GE foods include those that have genes from one species spliced into another to achieve traits such as making them resistant to weeds and insects. Concerns about genetic engineering include the possibility of pesticide-dependent crops reducing native populations of beneficial insects and plants; GE crops pollinating and contaminating non-GE plants (which would threaten certification for organic farmers); and the introduction of modified viruses and bacteria, which can cause new diseases foreign to the immune systems of plants, animals and humans. As well, the transference of food species, such as injecting a fish gene into a tomato, is a concern for people with allergies as they are not alerted to the possibility of an allergen without the labelling of GE products.
Once GE organisms are brought into the planet's ecosystem, the process is irreversible and years of evolution are completely disrupted. The impact could be perilous, and not only for the environment. It cannot be emphasized enough of the potential danger of transferring an allergen from a nut, for instance, into a soybean. A forkful of that GE product could be fatal to an unsuspecting consumer with nut allergies.

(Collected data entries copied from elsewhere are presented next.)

===== config.mk =====
export PLATFORM = sky130hd
export DESIGN_NAME = rfx_host_end_flat
export DESIGN_NICKNAME = d
export VERILOG_FILES = /design/src/rfx_pkg.sv /design/src/rfx_link_if.sv /design/src/rfx_fifo.sv /design/src/rfx_host_end.sv /design/src/flat_wrapper.sv
export VERILOG_INCLUDE_DIRS = /design/src
export SDC_FILE = /design/constraint.sdc
export NUM_CORES = 2
export LEC_CHECK = 0
export ABC_AREA = 1
export BUFFER_PORTS_ARGS = -buffer_cell sky130_fd_sc_hd__buf_4
export CELL_PAD_IN_SITES_DETAIL_PLACEMENT = 1
export CELL_PAD_IN_SITES_GLOBAL_PLACEMENT = 1
export CORE_MARGIN = 10
export CORE_UTILIZATION = 30
export CTS_CLUSTER_DIAMETER = 80
export DETAILED_ROUTE_END_ITERATION = 16
export GPL_TIMING_DRIVEN = 0
export HOLD_SLACK_MARGIN = 0.12
export PLACE_DENSITY = 0.58
export SLEW_MARGIN = 20
export SYNTH_ARGS = -nofsm -noshare
export SYNTH_HDL_FRONTEND = slang
export SYNTH_SLANG_ARGS = --single-unit

===== constraint.sdc =====
create_clock -name clk -period 5.4 [get_ports clk]
set_input_delay 1.08 -clock clk [delete_from_list [all_inputs] [get_ports clk]]
set_output_delay 1.08 -clock clk [all_outputs]
set_load 0.05 [all_outputs]

===== src/rfx_cfg.svh =====
// constants for the register frame exchange
`ifndef RFX_CFG_SVH
`define RFX_CFG_SVH
// ==========================================
// frame layout
`define RFX_TYPE_H2D     8'h27
`define RFX_TYPE_D2H     8'h34
`define RFX_FIS_DWORDS   5
`define RFX_C_BIT        15
`define RFX_I_BIT        14
// ==========================================
// status and control bits, device reset command code
`define RFX_BSY          7
`define RFX_DRQ          3
`define RFX_SERV         4
`define RFX_SRST         2
`define RFX_NIEN         1
`define RFX_CMD_DEV_RST  8'h08
// ==========================================
// reset values
`define RFX_STATUS_RST   8'h00
`define RFX_CTRL_RST     8'h00
// ==========================================
// timing
`define RFX_CLK_MHZ      200
`define RFX_BUSY_NS      400
`define RFX_BUSY_CYC     ((`RFX_BUSY_NS * `RFX_CLK_MHZ) / 1000)
// ==========================================
// shadow register select codes
`define RFX_A_FEAT       4'h1
`define RFX_A_COUNT      4'h2
`define RFX_A_LBAL       4'h3
`define RFX_A_LBAM       4'h4
`define RFX_A_LBAH       4'h5
`define RFX_A_DEV        4'h6
`define RFX_A_CMD        4'h7
`define RFX_A_CTRL       4'h8
`define RFX_A_FEAT_X     4'h9
`define RFX_A_COUNT_X    4'ha
`define RFX_A_LBAL_X     4'hb
`define RFX_A_LBAM_X     4'hc
`define RFX_A_LBAH_X     4'hd
`endif


===== src/rfx_pkg.sv =====
// shared types for the register frame exchange
package rfx_pkg;
  typedef struct packed {
    logic [7:0] command;
    logic [7:0] features;
    logic [7:0] features_exp;
    logic [7:0] device;
    logic [7:0] lba_low;
    logic [7:0] lba_mid;
    logic [7:0] lba_high;
    logic [7:0] lba_low_exp;
    logic [7:0] lba_mid_exp;
    logic [7:0] lba_high_exp;
    logic [7:0] count;
    logic [7:0] count_exp;
    logic [7:0] control;
  } rfx_tf_t;

  typedef enum logic {RFX_IDLE, RFX_SEND} rfx_tx_t;

  function automatic logic [7:0] rfx_fis_type(input logic [31:0] w);
    rfx_fis_type = w[7:0];
  endfunction
endpackage


===== src/rfx_link_if.sv =====
// dword link between host adapter and drive
`timescale 1ns/1ps
interface rfx_link_if;
  logic [31:0] h2d_data;
  logic        h2d_valid;
  logic        h2d_last;
  logic        h2d_ready;
  logic [31:0] d2h_data;
  logic        d2h_valid;
  logic        d2h_last;
  logic        d2h_ready;

  modport host (output h2d_data, h2d_valid, h2d_last, input h2d_ready,
                input d2h_data, d2h_valid, d2h_last, output d2h_ready);
  modport drive (input h2d_data, h2d_valid, h2d_last, output h2d_ready,
                 output d2h_data, d2h_valid, d2h_last, input d2h_ready);
endinterface
<file path="config.mk">
export PLATFORM = sky130hd
export DESIGN_NAME = alk_lock_ctrl
export DESIGN_NICKNAME = d
export VERILOG_FILES = /design/src/hw/alk_pkg.sv /design/src/hw/alk_deb_if.sv /design/src/hw/alk_debounce.sv /design/src/hw/alk_lock_ctrl.sv
export SDC_FILE = /design/constraint.sdc
export NUM_CORES = 1
export LEC_CHECK = 0
export ABC_AREA = 1
export BUFFER_PORTS_ARGS = -buffer_cell sky130_fd_sc_hd__buf_2
export CORE_ASPECT_RATIO = 1.2
export CORE_MARGIN = 5
export CORE_UTILIZATION = 55
export DETAILED_ROUTE_END_ITERATION = 10
export PLACE_DENSITY = 0.88
export SLEW_MARGIN = 20
export SYNTH_ARGS = -nofsm -noshare
export SYNTH_HDL_FRONTEND = slang
export SYNTH_SLANG_ARGS = --single-unit
</file>
<file path="constraint.sdc">
create_clock -name pclk -period 3.7 [get_ports pclk]
set_clock_uncertainty 0.1 [all_clocks]
set_input_delay 0.555 -clock pclk [delete_from_list [all_inputs] [get_ports pclk]]
set_output_delay 0.555 -clock pclk [all_outputs]
set_load 0.02 [all_outputs]
</file>
--- src/self_test_defs.vh ---
// constants for the self test and probe multiplexer
`ifndef SELF_TEST_DEFS_VH
`define SELF_TEST_DEFS_VH
`define ARM_CODE 8'h09
`define SIG_BYTES 7'h40
`define GROUP_RX 5'h07
`define GROUP_OSC 5'h0D
`define SEL_TRI 4'h0
`define SEL_DAC_REG 4'h1
`define SEL_CORR 4'h2
`define SEL_MINLEV 4'h4
`define SEL_ADC_I 4'h5
`define SEL_ADC_Q 4'h6
`define SEL_HIGH 4'hA
`define SEL_LOW 4'hB
`define SEL_TX_ACT 4'hC
`define SEL_RX_ACT 4'hD
`define SEL_SUBC 4'hE
`define SEL_BUS_BIT 4'hF
`define SIG_SEED 8'hA5
`define DAC_MAX 6'h3F
`endif

--- src/aux_pin_mux.v ---
// one auxiliary probe pin source selector
`timescale 1ns/1ps
`default_nettype none
`include "self_test_defs.vh"
module aux_pin_mux (
  input wire mclk_in,
  input wire reset_n_in,
  input wire [3:0] source_select_in,
  input wire [5:0] probe_dac_in,
  input wire [5:0] correlator_level_in,
  input wire [5:0] minimum_level_probe_in,
  input wire [5:0] adc_i_in,
  input wire [5:0] adc_q_in,
  input wire transmit_active_flag_in,
  input wire receive_active_flag_in,
  input wire subcarrier_in,
  input wire probe_bus_bit_in,
  output reg [5:0] dac_level_out,
  output reg dac_en_out,
  output reg pin_out,
  output reg pin_oe_out
);
  reg [5:0] lvl_nxt;
  reg den_nxt;
  reg pin_nxt;
  reg oe_nxt;
  always @* begin
    lvl_nxt = 6'h00;
    den_nxt = 1'b0;
    pin_nxt = 1'b0;
    oe_nxt = 1'b0;
    case (source_select_in)
      `SEL_DAC_REG: begin lvl_nxt = probe_dac_in; den_nxt = 1'b1; end
      `SEL_CORR: begin lvl_nxt = correlator_level_in; den_nxt = 1'b1; end
      `SEL_MINLEV: begin lvl_nxt = minimum_level_probe_in; den_nxt = 1'b1; end
      `SEL_ADC_I: begin lvl_nxt = adc_i_in; den_nxt = 1'b1; end
      `SEL_ADC_Q: begin lvl_nxt = adc_q_in; den_nxt = 1'b1; end
      `SEL_HIGH: begin pin_nxt = 1'b1; oe_nxt = 1'b1; end
      `SEL_LOW: begin pin_nxt = 1'b0; oe_nxt = 1'b1; end
      `SEL_TX_ACT: begin pin_nxt = transmit_active_flag_in; oe_nxt = 1'b1; end
      `SEL_RX_ACT: begin pin_nxt = receive_active_flag_in; oe_nxt = 1'b1; end
      `SEL_SUBC: begin pin_nxt = subcarrier_in; oe_nxt = 1'b1; end
      `SEL_BUS_BIT: begin pin_nxt = probe_bus_bit_in; oe_nxt = 1'b1; end
      // 0000 and reserved codes leave the pin floating
      default: begin oe_nxt = 1'b0; end
    endcase
  end
  always @(posedge mclk_in or negedge reset_n_in) begin
    if (!reset_n_in) begin
      dac_level_out <= 6'h00;
      dac_en_out <= 1'b0;
      pin_out <= 1'b0;
      pin_oe_out <= 1'b0;
    end else begin
      dac_level_out <= lvl_nxt;
      dac_en_out <= den_nxt;
      pin_out <= pin_nxt;
      pin_oe_out <= oe_nxt;
    end
  end
endmodule // aux_pin_mux
`default_nettype wire

--- src/self_test_and_probe_mux.v ---
// self test signature generator and probe bus routing
`timescale 1ns/1ps
`default_nettype none
`include "self_test_defs.vh"
module self_test_and_probe_mux (
  input wire mclk_in,
  input wire reset_n_in,
  input wire soft_reset_in,
  input wire [7:0] self_test_control_in,
  input wire self_test_control_we_in,
  input wire crc_calc_command_in,
  input wire fifo_ready_in,
  input wire [4:0] probe_group_select_in,
  input wire [2:0] probe_line_select_in,
  input wire [7:0] aux_pin_control_in,
  input wire [7:0] probe_dac_value_one_in,
  input wire [7:0] probe_dac_value_two_in,
  input wire rx_data_in,
  input wire rx_coll_in,
  input wire rx_valid_in,
  input wire rx_stop_in,
  input wire receiver_reset_flag_in,
  input wire lowest_rate_in,
  input wire osc_stable_in,
  input wire osc_raw_in,
  input wire [5:0] normal_lines_in,
  input wire [5:0] correlator_level_in,
  input wire [5:0] minimum_level_probe_in,
  input wire [5:0] adc_i_in,
  input wire [5:0] adc_q_in,
  input wire transmit_active_flag_in,
  input wire receive_active_flag_in,
  input wire subcarrier_in,
  output reg self_test_armed_out,
  output reg self_test_busy_out,
  output reg self_test_done_out,
  output reg crc_run_out,
  output reg [7:0] fifo_wdata_out,
  output reg fifo_wr_out,
  output reg [5:0] probe_lines_out,
  output reg probe_override_out,
  output reg osc_div8_out,
  output wire [5:0] aux_one_dac_out,
  output wire aux_one_dac_en_out,
  output wire analog_probe_pin_one_out,
  output wire analog_probe_pin_one_oe_out,
  output wire [5:0] aux_two_dac_out,
  output wire aux_two_dac_en_out,
  output wire analog_probe_pin_two_out,
  output wire analog_probe_pin_two_oe_out
);
  localparam ST_IDLE = 2'd0;
  localparam ST_RUN = 2'd1;
  localparam ST_DONE = 2'd2;
  reg [1:0] state_r;
  reg [6:0] count_r;
  reg [7:0] lfsr_r;
  reg [2:0] div_r;
  reg [5:0] lines_nxt;
  reg override_nxt;
  reg bus_bit_nxt;
  wire [5:0] probe_dac_one;
  wire [5:0] probe_dac_two;
  wire [3:0] aux_one_source_select;
  wire [3:0] aux_two_source_select;
  wire [5:0] probe_bus;
  wire coll_gated;
  wire [7:0] lfsr_nxt;
  // truncate DAC registers to 6 bits, bits 7:6 of values above 3Fh are dropped
  assign probe_dac_one = probe_dac_value_one_in[5:0] & `DAC_MAX;
  assign probe_dac_two = probe_dac_value_two_in[5:0] & `DAC_MAX;
  assign aux_one_source_select = aux_pin_control_in[7:4];
  assign aux_two_source_select = aux_pin_control_in[3:0];
  // collision only trusted at the lowest rate and while valid
  assign coll_gated = rx_coll_in & lowest_rate_in & rx_valid_in;
  assign lfsr_nxt = {lfsr_r[6:0], lfsr_r[7] ^ lfsr_r[5] ^ lfsr_r[4] ^ lfsr_r[3]};
  assign probe_bus = lines_nxt;
  // line n sits at index n-1; select 0 and 7 name no line, so the bit stays low
  always @* begin
    bus_bit_nxt = 1'b0;
    case (probe_line_select_in)
      3'h1: bus_bit_nxt = probe_bus[0];
      3'h2: bus_bit_nxt = probe_bus[1];
      3'h3: bus_bit_nxt = probe_bus[2];
      3'h4: bus_bit_nxt = probe_bus[3];
      3'h5: bus_bit_nxt = probe_bus[4];
      3'h6: bus_bit_nxt = probe_bus[5];
      default: bus_bit_nxt = 1'b0;
    endcase
  end
  always @* begin
    lines_nxt = normal_lines_in;
    override_nxt = 1'b0;
    case (probe_group_select_in)
      `GROUP_RX: begin
        // index 5 is line six, index 0 is line one (reserved, low)
        lines_nxt = {rx_data_in & rx_valid_in, coll_gated, rx_valid_in,
                     rx_stop_in, receiver_reset_flag_in, 1'b0};
        override_nxt = 1'b1;
      end
      `GROUP_OSC: begin
        lines_nxt = {osc_stable_in, div_r[2], 2'b00, osc_raw_in, 1'b0};
        override_nxt = 1'b1;
      end
      default: begin
        lines_nxt = normal_lines_in;
        override_nxt = 1'b0;
      end
    endcase
  end
  always @(posedge mclk_in or negedge reset_n_in) begin
    if (!reset_n_in) begin
      div_r <= 3'h0;
      osc_div8_out <= 1'b0;
      probe_lines_out <= 6'h00;
      probe_override_out <= 1'b0;
    end else begin
      div_r <= div_r + 3'h1;
      osc_div8_out <= div_r[2];
      probe_lines_out <= lines_nxt;
      probe_override_out <= override_nxt;
    end
  end
  // self test sequencer; soft reset returns it to the seed so runs repeat
  always @(posedge mclk_in or negedge reset_n_in) begin
    if (!reset_n_in) begin
      state_r <= ST_IDLE;
      count_r <= 7'h00;
      lfsr_r <= `SIG_SEED;
      self_test_armed_out <= 1'b0;
      self_test_busy_out <= 1'b0;
      self_test_done_out <= 1'b0;
      crc_run_out <= 1'b0;
      fifo_wdata_out <= 8'h00;
      fifo_wr_out <= 1'b0;
    end else if (soft_reset_in) begin
      state_r <= ST_IDLE;
      count_r <= 7'h00;
      lfsr_r <= `SIG_SEED;
      self_test_armed_out <= 1'b0;
      self_test_busy_out <= 1'b0;
      self_test_done_out <= 1'b0;
      crc_run_out <= 1'b0;
      fifo_wr_out <= 1'b0;
    end else begin
      fifo_wr_out <= 1'b0;
      crc_run_out <= 1'b0;
      if (self_test_control_we_in) begin
        self_test_armed_out <= (self_test_control_in == `ARM_CODE);
      end
      case (state_r)
        ST_IDLE: begin
          if (crc_calc_command_in && self_test_armed_out) begin
            state_r <= ST_RUN;
            count_r <= 7'h00;
            lfsr_r <= `SIG_SEED;
            self_test_busy_out <= 1'b1;
            self_test_done_out <= 1'b0;
          end else if (crc_calc_command_in) begin
            crc_run_out <= 1'b1;
          end
        end
        ST_RUN: begin
          // fifo back-pressure stalls generation, no byte is dropped
          if (fifo_ready_in) begin
            fifo_wdata_out <= lfsr_r;
            fifo_wr_out <= 1'b1;
            lfsr_r <= lfsr_nxt;
            count_r <= count_r + 7'h01;
            if (count_r == (`SIG_BYTES - 7'h01)) begin
              state_r <= ST_DONE;
            end
          end
        end
        ST_DONE: begin
          self_test_busy_out <= 1'b0;
          self_test_done_out <= 1'b1;
          state_r <= ST_IDLE;
        end
        default: begin
          state_r <= ST_IDLE;
        end
      endcase
    end
  end
  aux_pin_mux u_aux_one (
    .mclk_in(mclk_in),
    .reset_n_in(reset_n_in),
    .source_select_in(aux_one_source_select),
    .probe_dac_in(probe_dac_one),
    .correlator_level_in(correlator_level_in),
    .minimum_level_probe_in(minimum_level_probe_in),
    .adc_i_in(adc_i_in),
    .adc_q_in(adc_q_in),
    .transmit_active_flag_in(transmit_active_flag_in),
    .receive_active_flag_in(receive_active_flag_in),
    .subcarrier_in(subcarrier_in),
    .probe_bus_bit_in(bus_bit_nxt),
    .dac_level_out(aux_one_dac_out),
    .dac_en_out(aux_one_dac_en_out),
    .pin_out(analog_probe_pin_one_out),
    .pin_oe_out(analog_probe_pin_one_oe_out)
  );
  aux_pin_mux u_aux_two (
    .mclk_in(mclk_in),
    .reset_n_in(reset_n_in),
    .source_select_in(aux_two_source_select),
    .probe_dac_in(probe_dac_two),
    .correlator_level_in(correlator_level_in),
    .minimum_level_probe_in(minimum_level_probe_in),
    .adc_i_in(adc_i_in),
    .adc_q_in(adc_q_in),
    .transmit_active_flag_in(transmit_active_flag_in),
    .receive_active_flag_in(receive_active_flag_in),
    .subcarrier_in(subcarrier_in),
    .probe_bus_bit_in(bus_bit_nxt),
    .dac_level_out(aux_two_dac_out),
    .dac_en_out(aux_two_dac_en_out),
    .pin_out(analog_probe_pin_two_out),
    .pin_oe_out(analog_probe_pin_two_oe_out)
  );
endmodule // self_test_and_probe_mux
`default_nettype wire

Along with these negative impacts of transgenic foods comes the issue of dependency, power and control, believes Ineke Booy, a certified-organic farmer with Mapleton Organic Dairy in Moorefield, Ont. "It pits the larger farmers against the smaller farmers; they comprise 30% of the farmers and produce 70% of the food," said Booy at a press conference at which chefs and organic farmers spoke out against GE foods. (See page 1 of our newsletter for more details about the conference.)
"Farmers don't really own the seed although they pay for it," she explained. "They actually lease it, as they have to sign an agreement that they only can grow it for the company they get it from. They are not allowed to keep any seed behind to use for next year's planting and they have to let the Monsanto police on their farms for inspection. These farmers have given up their freedom," Booy added.
Ultimately, farmers and consumers must decide what they want to produce and eat, and how their decisions will affect their health and the environment's. Long-term studies must be conducted before the safety of GE foods is determined and mandatory labelling must be established as soon as possible. In the meantime, the only way consumers can be sure that they're eating non-GE foods is by eating organic food.